On Feb 16, 2011, at 6:38 AM, Will Bryant <[email protected]> wrote:

> On Thu, Feb 17, 2011 at 12:21 AM, Ernie Miller <[email protected]> wrote:
>> Since your example above used a string in the second where call, it
>> didn't result in an Arel::Nodes::Equality, so it wasn't ORed.
>
> Even on just that point alone, this is a really bad API idea - it is
> completely inconsistent, and this will cause subtle and confusing bugs
> when people change between two otherwise-identical forms of where()
> argument.
>
> And to do it at all breaks the relational algebra idea badly.  If I
> pass a scope to something, and it does several different queries on it
> using its own where scopes, each of those scopes should further
> restrict the original scope, not broaden it.
>
> With this commit, now neither callers nor callees have any idea what
> where(:hash => arguments) will result in - whether the returned
> results will match the conditions hash - unless they have constructed
> the entire scope from scratch.
>
> I also struggle to understand how it was decided that a minor point
> patch release - for a security issue no less - should include an API
> behavior change that will cause preexisting code to start getting
> completely different query results.
>

Sound arguments.
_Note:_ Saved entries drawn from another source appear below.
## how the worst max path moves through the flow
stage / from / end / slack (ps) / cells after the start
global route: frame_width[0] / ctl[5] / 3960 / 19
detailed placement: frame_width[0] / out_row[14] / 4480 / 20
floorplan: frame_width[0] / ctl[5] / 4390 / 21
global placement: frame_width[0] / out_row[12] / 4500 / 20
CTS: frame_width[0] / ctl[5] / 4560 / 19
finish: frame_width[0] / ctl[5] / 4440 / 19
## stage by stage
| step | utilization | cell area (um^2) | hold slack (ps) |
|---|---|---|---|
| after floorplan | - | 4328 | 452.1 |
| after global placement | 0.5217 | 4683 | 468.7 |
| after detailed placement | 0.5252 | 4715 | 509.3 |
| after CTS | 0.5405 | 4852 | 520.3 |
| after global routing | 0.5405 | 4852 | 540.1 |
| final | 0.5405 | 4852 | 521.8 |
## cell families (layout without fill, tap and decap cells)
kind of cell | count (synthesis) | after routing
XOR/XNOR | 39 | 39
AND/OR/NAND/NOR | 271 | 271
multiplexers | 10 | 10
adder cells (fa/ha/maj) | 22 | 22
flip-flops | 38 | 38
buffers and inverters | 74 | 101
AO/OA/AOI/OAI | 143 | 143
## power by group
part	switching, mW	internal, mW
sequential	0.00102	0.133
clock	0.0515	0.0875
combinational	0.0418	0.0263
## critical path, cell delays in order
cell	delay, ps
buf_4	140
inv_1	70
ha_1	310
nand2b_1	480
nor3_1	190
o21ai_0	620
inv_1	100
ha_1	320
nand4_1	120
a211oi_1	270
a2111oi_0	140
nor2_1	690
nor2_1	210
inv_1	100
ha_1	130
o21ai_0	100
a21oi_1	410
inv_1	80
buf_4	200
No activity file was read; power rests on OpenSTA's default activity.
## src/hdl/tqcs_fifo.sv

```systemverilog
// ----------------------------------------------------------------------------
// tqcs_fifo
// Short queue between the classifying front and the vertex back end.
// ----------------------------------------------------------------------------
module tqcs_fifo #(
  parameter int WIDTH = 8,
  parameter int DEPTH = 2
) (
  input  logic             clk,
  input  logic             rst_n,
  input  logic             push,
  input  logic [WIDTH-1:0] din,
  input  logic             pop,
  output logic [WIDTH-1:0] dout,
  output logic             full,
  output logic             empty
);

  localparam int PW = (DEPTH > 1) ? $clog2(DEPTH) : 1;
  localparam int CW = $clog2(DEPTH + 1);

  logic [WIDTH-1:0] mem_r [DEPTH];
  logic [PW-1:0]    wp_r, rp_r;
  logic [CW-1:0]    cnt_r;

  assign full  = (cnt_r == CW'(DEPTH));
  assign empty = (cnt_r == '0);
  assign dout  = mem_r[rp_r];

  always_ff @(posedge clk) begin
    if (push) begin
      mem_r[wp_r] <= din;
    end
  end

  always_ff @(posedge clk) begin
    if (!rst_n) begin
      wp_r  <= '0;
      rp_r  <= '0;
      cnt_r <= '0;
    end else begin
      if (push) begin
        wp_r <= (wp_r == PW'(DEPTH - 1)) ? '0 : wp_r + 1'b1;
      end
      if (pop) begin
        rp_r <= (rp_r == PW'(DEPTH - 1)) ? '0 : rp_r + 1'b1;
      end
      cnt_r <= cnt_r + CW'(push) - CW'(pop);
    end
  end

endmodule

```

## config.mk

```make
export PLATFORM = sky130hd
export DESIGN_NAME = tqcs_fifo
export DESIGN_NICKNAME = d
export VERILOG_FILES = /design/src/hdl/tqcs_fifo.sv
export SDC_FILE = /design/constraint.sdc
export NUM_CORES = 1
export LEC_CHECK = 0
export ABC_AREA = 1
export BUFFER_PORTS_ARGS = -buffer_cell sky130_fd_sc_hd__buf_2
export CAP_MARGIN = 20
export CELL_PAD_IN_SITES_DETAIL_PLACEMENT = 0
export CELL_PAD_IN_SITES_GLOBAL_PLACEMENT = 1
export CORE_MARGIN = 8
export CORE_UTILIZATION = 40
export DETAILED_ROUTE_END_ITERATION = 8
export PLACE_DENSITY = 0.88
export SLEW_MARGIN = 20
export SYNTH_ARGS = -nofsm -noshare
export SYNTH_HDL_FRONTEND = slang
export SYNTH_SLANG_ARGS = --single-unit
```

## constraint.sdc

```tcl
create_clock -name clk -period 1.5 [get_ports clk]
set_input_delay 0 -clock clk [delete_from_list [all_inputs] [get_ports clk]]
set_output_delay 0 -clock clk [all_outputs]
set_load 0.005 [all_outputs]
```

# Yosys cells after proc, flatten, opt, wreduce, memory -nomap -nowiden
# Memories as Yosys holds them, arrays and structs flattened. A register that Yosys moved wholly into a read port is not among the register bits.
# Cells that the tools add are included.
# totals
reg_bits,4
latchBits,0
ram_bits,16
mem_bits_ro,0
elab_cells,16
mem_count,1
# memory_table
memory,depth,width,rd,rd_clocked_by_memory_dff,wr,line_no,text
mem_r,2,8,1,1,1,22,logic [WIDTH-1:0] mem_r [DEPTH];
# op_classes
n_addsub,4
multipliers,0
div,0
magnitude_cmp,0
n_eq_ne,1
shifts,0
muxes,6
bitwise_logic,0
n_reduce_logical,1
# ops
cell,n
1-bit two-way mux,6
1-bit adder (second input constant),2
2-bit by 1-bit adder with 2-bit output,1
2-bit == test (second input constant),1
2-bit zero test,1
2-bit by 1-bit subtractor with 2-bit output,1

# Logic depth before layout (Yosys ltp)
# Gate-level depths: netlist of run 1.
# depth
ltp_word,4
mapped_depth,7
depth_no_buf,7

# Least setup slack after synthesis of run 1
# Ideal clock, no wire load.
# synth_path
path_kind,reg2reg
start,reg cnt_r[0]
end,reg cnt_r[0]
setup_ps,109
t_arrival_ps,988
slack_ps,403
stages_incl_launch_ff,7
n_path_buf,0
synth_period_minus_slack_ps,1097
path_cell_list,dfxtp_1 -> inv_1 -> ha_1 -> inv_1 -> ha_1 -> nand2_1 -> inv_1
# synth_via
elab_chain_len,2
# synth_rtl
item,line_no,text
"start, declared",24,logic [CW-1:0] cnt_r;
"start signal, assigned",48,cnt_r <= cnt_r + CW'(push) - CW'(pop);
2-bit by 1-bit adder with 2-bit output,48,
2-bit by 1-bit subtractor with 2-bit output,48,
# Every way passes these cells.
# A chain may end at the register's enable or synchronous reset.
## config.mk

```make
export PLATFORM = sky130hd
export DESIGN_NAME = tqcs_front
export DESIGN_NICKNAME = d
export VERILOG_FILES = /design/src/hdl/tqcs_pkg.sv /design/src/hdl/tqcs_front.sv
export SDC_FILE = /design/constraint.sdc
export NUM_CORES = 1
export LEC_CHECK = 0
export BUFFER_PORTS_ARGS = -buffer_cell sky130_fd_sc_hd__buf_2
export CORE_AREA = 2 2 284 286
export DETAILED_ROUTE_END_ITERATION = 16
export DIE_AREA = 0 0 286 288
export PLACE_DENSITY_LB_ADDON = 0.05
export SETUP_SLACK_MARGIN = 0.15
export SYNTH_ARGS = -nofsm -noshare
export SYNTH_HDL_FRONTEND = slang
export SYNTH_SLANG_ARGS = --single-unit
```

## constraint.sdc

```tcl
create_clock -name vclk -period 7.86
set_input_delay 1.572 -clock vclk [all_inputs]
set_output_delay 1.572 -clock vclk [all_outputs]
set_load 0.05 [all_outputs]
```

## src/hdl/tqcs_pkg.sv

```systemverilog
// ----------------------------------------------------------------------------
// tqcs_pkg
// Shared types, constants and the vertex table of the quad setup unit.
// ----------------------------------------------------------------------------
package tqcs_pkg;

  localparam int COORD_FRAC_BITS_DEF = 4;
  localparam int VERTS_PER_QUAD      = 6;
  localparam int QUEUE_DEPTH         = 2;
  localparam int CFG_IDX_W           = 3;
  localparam int CFG_DATA_W          = 17;

  localparam logic [CFG_IDX_W-1:0] REG_CLIP_ENABLE   = 3'd0;
  localparam logic [CFG_IDX_W-1:0] REG_CLIP_LEFT     = 3'd1;
  localparam logic [CFG_IDX_W-1:0] REG_CLIP_TOP      = 3'd2;
  localparam logic [CFG_IDX_W-1:0] REG_CLIP_RIGHT    = 3'd3;
  localparam logic [CFG_IDX_W-1:0] REG_CLIP_BOTTOM   = 3'd4;
  localparam logic [CFG_IDX_W-1:0] REG_TEXEL_SCALE_X = 3'd5;
  localparam logic [CFG_IDX_W-1:0] REG_TEXEL_SCALE_Y = 3'd6;
  localparam logic [CFG_IDX_W-1:0] REG_SPLIT_MODE    = 3'd7;

  localparam logic signed [19:0] TEX_MIN = -20'sd524288;
  localparam logic signed [19:0] TEX_MAX = 20'sd524287;

  localparam logic [1:0] COL_TL = 2'd0;
  localparam logic [1:0] COL_TR = 2'd1;
  localparam logic [1:0] COL_BL = 2'd2;
  localparam logic [1:0] COL_BR = 2'd3;

  typedef struct packed {
    logic        clip_enable;
    logic [15:0] clip_left;
    logic [15:0] clip_top;
    logic [15:0] clip_right;
    logic [15:0] clip_bottom;
    logic [16:0] texel_scale_x;
    logic [16:0] texel_scale_y;
    logic        split_mode;
  } cfg_t;

  // Lanes: 0 left, 1 right, 2 top, 3 bottom. Axis 0 is x, axis 1 is y.
  typedef struct packed {
    logic [3:0][16:0] num;
    logic [1:0][16:0] sext;
    logic [1:0][15:0] dext;
    logic [3:0][15:0] src;
    logic [1:0][12:0] px;
    logic [1:0][12:0] py;
    logic [3:0][31:0] col;
  } qent_t;

  typedef struct packed {
    logic       xs;
    logic       ys;
    logic [1:0] csel;
  } vsel_t;

  function automatic vsel_t vertex_sel(input logic [2:0] idx, input logic split);
    vsel_t v;
    v = '0;
    case (idx)
      3'd0: v = '{xs: 1'b0, ys: 1'b0, csel: COL_TL};
      3'd1: v = '{xs: 1'b0, ys: 1'b1, csel: COL_BL};
      3'd2: v = '{xs: 1'b1, ys: ~split, csel: COL_BR};
      3'd3: v = '{xs: 1'b1, ys: 1'b0, csel: COL_TR};
      3'd4: v = '{xs: 1'b0, ys: split, csel: COL_TL};
      3'd5: v = '{xs: 1'b1, ys: 1'b1, csel: COL_BR};
      default: v = '0;
    endcase
    return v;
  endfunction

endpackage

```

## src/hdl/tqcs_front.sv

```systemverilog
// ----------------------------------------------------------------------------
// tqcs_front
// Clips the destination, drops empty quads and prepares a queue entry.
// ----------------------------------------------------------------------------
module tqcs_front #(
  parameter int COORD_FRAC_BITS = tqcs_pkg::COORD_FRAC_BITS_DEF
) (
  input  tqcs_pkg::cfg_t  cfg,
  input  logic            take,
  input  logic [15:0]     dest_left,
  input  logic [15:0]     dest_top,
  input  logic [15:0]     dest_right,
  input  logic [15:0]     dest_bottom,
  input  logic [15:0]     src_left,
  input  logic [15:0]     src_top,
  input  logic [15:0]     src_right,
  input  logic [15:0]     src_bottom,
  input  logic [31:0]     colour_top_left,
  input  logic [31:0]     colour_top_right,
  input  logic [31:0]     colour_bottom_left,
  input  logic [31:0]     colour_bottom_right,
  output logic            push,
  output tqcs_pkg::qent_t entry
);

  localparam logic signed [16:0] HALF =
    (COORD_FRAC_BITS > 0) ? 17'sd1 <<< (COORD_FRAC_BITS - 1) : 17'sd0;
  localparam logic signed [16:0] POS_MIN = -17'sd4096;
  localparam logic signed [16:0] POS_MAX = 17'sd4095;

  function automatic logic [12:0] to_pixel(input logic signed [15:0] f);
    logic signed [16:0] s;
    s = ($signed({f[15], f}) + HALF) >>> COORD_FRAC_BITS;
    if (s < POS_MIN) s = POS_MIN;
    if (s > POS_MAX) s = POS_MAX;
    return s[12:0];
  endfunction

  logic signed [15:0] dl, dt, dr, db, fl, ft, fr, fb;

  always_comb begin
    dl = $signed(dest_left);
    dt = $signed(dest_top);
    dr = $signed(dest_right);
    db = $signed(dest_bottom);
    fl = dl;
    ft = dt;
    fr = dr;
    fb = db;
    if (cfg.clip_enable) begin
      if ($signed(cfg.clip_left) > dl) fl = $signed(cfg.clip_left);
      if ($signed(cfg.clip_top) > dt) ft = $signed(cfg.clip_top);
      if ($signed(cfg.clip_right) < dr) fr = $signed(cfg.clip_right);
      if ($signed(cfg.clip_bottom) < db) fb = $signed(cfg.clip_bottom);
    end
  end

  assign push = take && (fr > fl) && (fb > ft);

  always_comb begin
    entry = '0;
    entry.num[0]  = 17'($signed({fl[15], fl}) - $signed({dl[15], dl}));
    entry.num[1]  = 17'($signed({fr[15], fr}) - $signed({dr[15], dr}));
    entry.num[2]  = 17'($signed({ft[15], ft}) - $signed({dt[15], dt}));
    entry.num[3]  = 17'($signed({fb[15], fb}) - $signed({db[15], db}));
    entry.sext[0] = 17'($signed({src_right[15], src_right}) -
                        $signed({src_left[15], src_left}));
    entry.sext[1] = 17'($signed({src_bottom[15], src_bottom}) -
                        $signed({src_top[15], src_top}));
    entry.dext[0] = 16'(dest_right - dest_left);
    entry.dext[1] = 16'(dest_bottom - dest_top);
    entry.src[0]  = src_left;
    entry.src[1]  = src_right;
    entry.src[2]  = src_top;
    entry.src[3]  = src_bottom;
    entry.px[0]   = to_pixel(fl);
    entry.px[1]   = to_pixel(fr);
    entry.py[0]   = to_pixel(ft);
    entry.py[1]   = to_pixel(fb);
    entry.col[tqcs_pkg::COL_TL] = colour_top_left;
    entry.col[tqcs_pkg::COL_TR] = colour_top_right;
    entry.col[tqcs_pkg::COL_BL] = colour_bottom_left;
    entry.col[tqcs_pkg::COL_BR] = colour_bottom_right;
  end

endmodule

```

# == After elaboration in Yosys (flattened, before gate mapping) ==
# Cells that the tools add are included.
# word_totals
register_bits,0
elab_cells,44
# classes
n_addsub,12
n_lt_le_gt_ge,14
mux,16
n_reduce_logical,2
# op_table
op,n
$mux 16,8
$sub 16x16->17,6
$add 16x5->17 const B,4
$gt 17x13->1 const B,4
$mux 17,4
$gt 16x16->1,4
$lt 13x13->1 const B,4
$mux 13,4
$lt 16x16->1,2
$sub 16x16->16,2
$logic_and 1x1->1,2

# == Depth between registers and ports, before layout ==
# Gate-level depths: netlist (run 1).
# logic_depth
ltp_word,8
mapped_depth,25

# == Least setup slack after synthesis (run 1) ==
# OpenSTA, ideal clock, no wires.
# synth_timing
path_kind,input-to-output
from,input dest_top[11]
to,output entry[358] (netlist bit)
t_arrival_ps,7131
t_required_ps,6288
slack_ps,-843
cell_stages,25
n_path_buf,2
path_cell_list,inv_1 -> ha_1 -> nand4_1 -> or4_4 -> a31oi_2 -> o21bai_1 -> o211ai_2 -> buf_6 -> clkbuf_1 -> nor2_1 -> a21o_1 -> inv_1 -> ha_1 -> inv_1 -> fa_1 -> a21o_1 -> a21oi_1 -> o21bai_1 -> a21oi_1 -> nor2b_1 -> o21a_1 -> o31a_1 -> o41ai_1 -> o21ai_0 -> a211oi_1
# synth_lines
element,line_no,rtl
start: declaration,tqcs_front.sv:11,"input logic [15:0] dest_top,"
end: declaration,tqcs_front.sv:23,output tqcs_pkg::qent_t entry

# == Final worst setup path (run 1) ==
# layout_timing
from,input dest_top[8]
to,output push
# layout_via
elab_chain_len,5
# layout_lines
element,line_no,rtl
$gt 16x16->1,tqcs_front.sv:52,if ($signed(cfg.clip_top) > dt) ft = $signed(cfg.clip_top);
$mux 16,tqcs_front.sv:52,
$mux 16 *,tqcs_front.sv:50,if (cfg.clip_enable) begin
$gt 16x16->1 *,tqcs_front.sv:58,assign push = take && (fr > fl) && (fb > ft);
$logic_and 1x1->1 *,tqcs_front.sv:58,
end: declaration,tqcs_front.sv:22,"output logic push,"
# Mark *: on every way between the ends. The rest lies on a longest branch, timed or not.

==> results.md, run 1 <==
- Critical path arrival: 6040 ps
- Drt pass-1 iters: 4
- Rel. slew slack: 60.35%
- Die height: 288 µm
- Post-synthesis sequential area ratio: 0%
- First-pass GRT wire length: 77,690 µm
- Hold Fails Final Rpt: 0
- Worst slew pin tran: 579.7 ps
- Initial antenna violation count: 24
- Final setup margin: 245.8 ps
- Worst Path Required: 6290 ps
- Post-route DRC: 0
- Fin crit share: 96.87%
- Top cells by area, synth: ha_1, buf_4, xnor2_1
- Min Hold Slack: 3144 ps
- Initial Utilization: 13.99%
- Vias per std cell: 3.879
- Leakage: 0.008603 µW
- Detail Route Antenna Nets: 0
- Critical path class: primary input to output port
- Filler cells: 9,173
- Crit Path Max Fanout: 12
- Most used cell along the critical path: buf_8
- Port Buffer Count: 445
- Multi-input gate area: 0.009619 mm²
- Total power: 2610 µW
- Final wirelength: 54,440 µm
- Vias in the first global route: 12,840
- Syn_nets: 2,163
- Status: complete, no violations
- Setup-failing EPs final: 0
- Post-Syn Area: 0.01114 mm²
- Pwr dens: 155.1 mW/mm²
- Worst vdd ir: 0.06045 mV
- Critical path's largest stage delay: 580 ps
- Drt first-iter violations: 312
- Hold Path Class: primary input to output port
- Mean Syn Cell Area: 7.049 µm²
- Hold Buf Count CTS: 0
- MaxCap Viol Count: 0
- Crit path cell chain: buf_8 -> inv_6 -> ha_4 -> nand4_1 -> or4_4 -> a31oi_4 -> nand4bb_4 -> o211ai_4 -> buf_8 -> buf_8 -> mux2i_1 -> buf_4 -> ha_1 -> a21o_1 -> a21o_1 -> a21oi_1 -> o221ai_1 -> o211ai_1 -> maj3_2 -> maj3_2 -> o211a_4 -> nor4b_4 -> buf_12
- Minimum clock period: 7614 ps
- Place WS: -507.7 ps
- Via count: 12,320
- Nature of the critical path startpoint: primary input
- DP Cell Count: 3,143
- Dominant cell type by area after synthesis: ha_1
- Share of cells above drive strength 1: 42.67%
- GRT overflow: 0
- Yosys top cell area share: 24.49%
- Nets@finish: 2,694
- Fin cells: 3,175
- CORE AREA: 0.07964 mm²
- Register Area: 0 µm²
- Cell count after synthesis: 1,580
- Area Overhead vs Synth: 51.06%
- Clkbuf count: 0
- Die area: 0.08237 mm²
- Row count: 104
- Distinct cells, synth: 81
- Per-cell routed wire length: 17.15 µm
- Ports: 736
- HPWL Detailed: 50,720 µm
- Max Freq: 131.3 MHz
- Pin count of the biggest net entering global routing: 25
- DIE WIDTH: 286 µm
- Ys Warns: 0
- Seq_cells: 0
- RSZ-0062 raised after global routing: yes
- CP endpoint kind: output port
- GP Congestion: 0.7786
- Crit-path slowest cell: or4_4
- Slew Viols, Final: 0
- Total GRT Usage: 12.42%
I didn't implement collapse_wheres, just in case a
witch hunt starts. I was just the first person awake this morning to
pose the answer. :)

The change probably shouldn't have made it into a point release, but I
do find a certain convenience and logic to it, and I long for a day
when we aren't hacking about trying to make a String and a Hash act
like they're the same thing. Hashes aren't strings, and (IMHO, and I
know there are people on the core team who disagree) it would be
better if we gradually eliminated hand coded SQL string conditions and
relied more heavily on hashes and other data structures, converting
them to SQL when needed via ARel. They're already a last resort in my
own code and I expect them to be relatively brittle when I use them.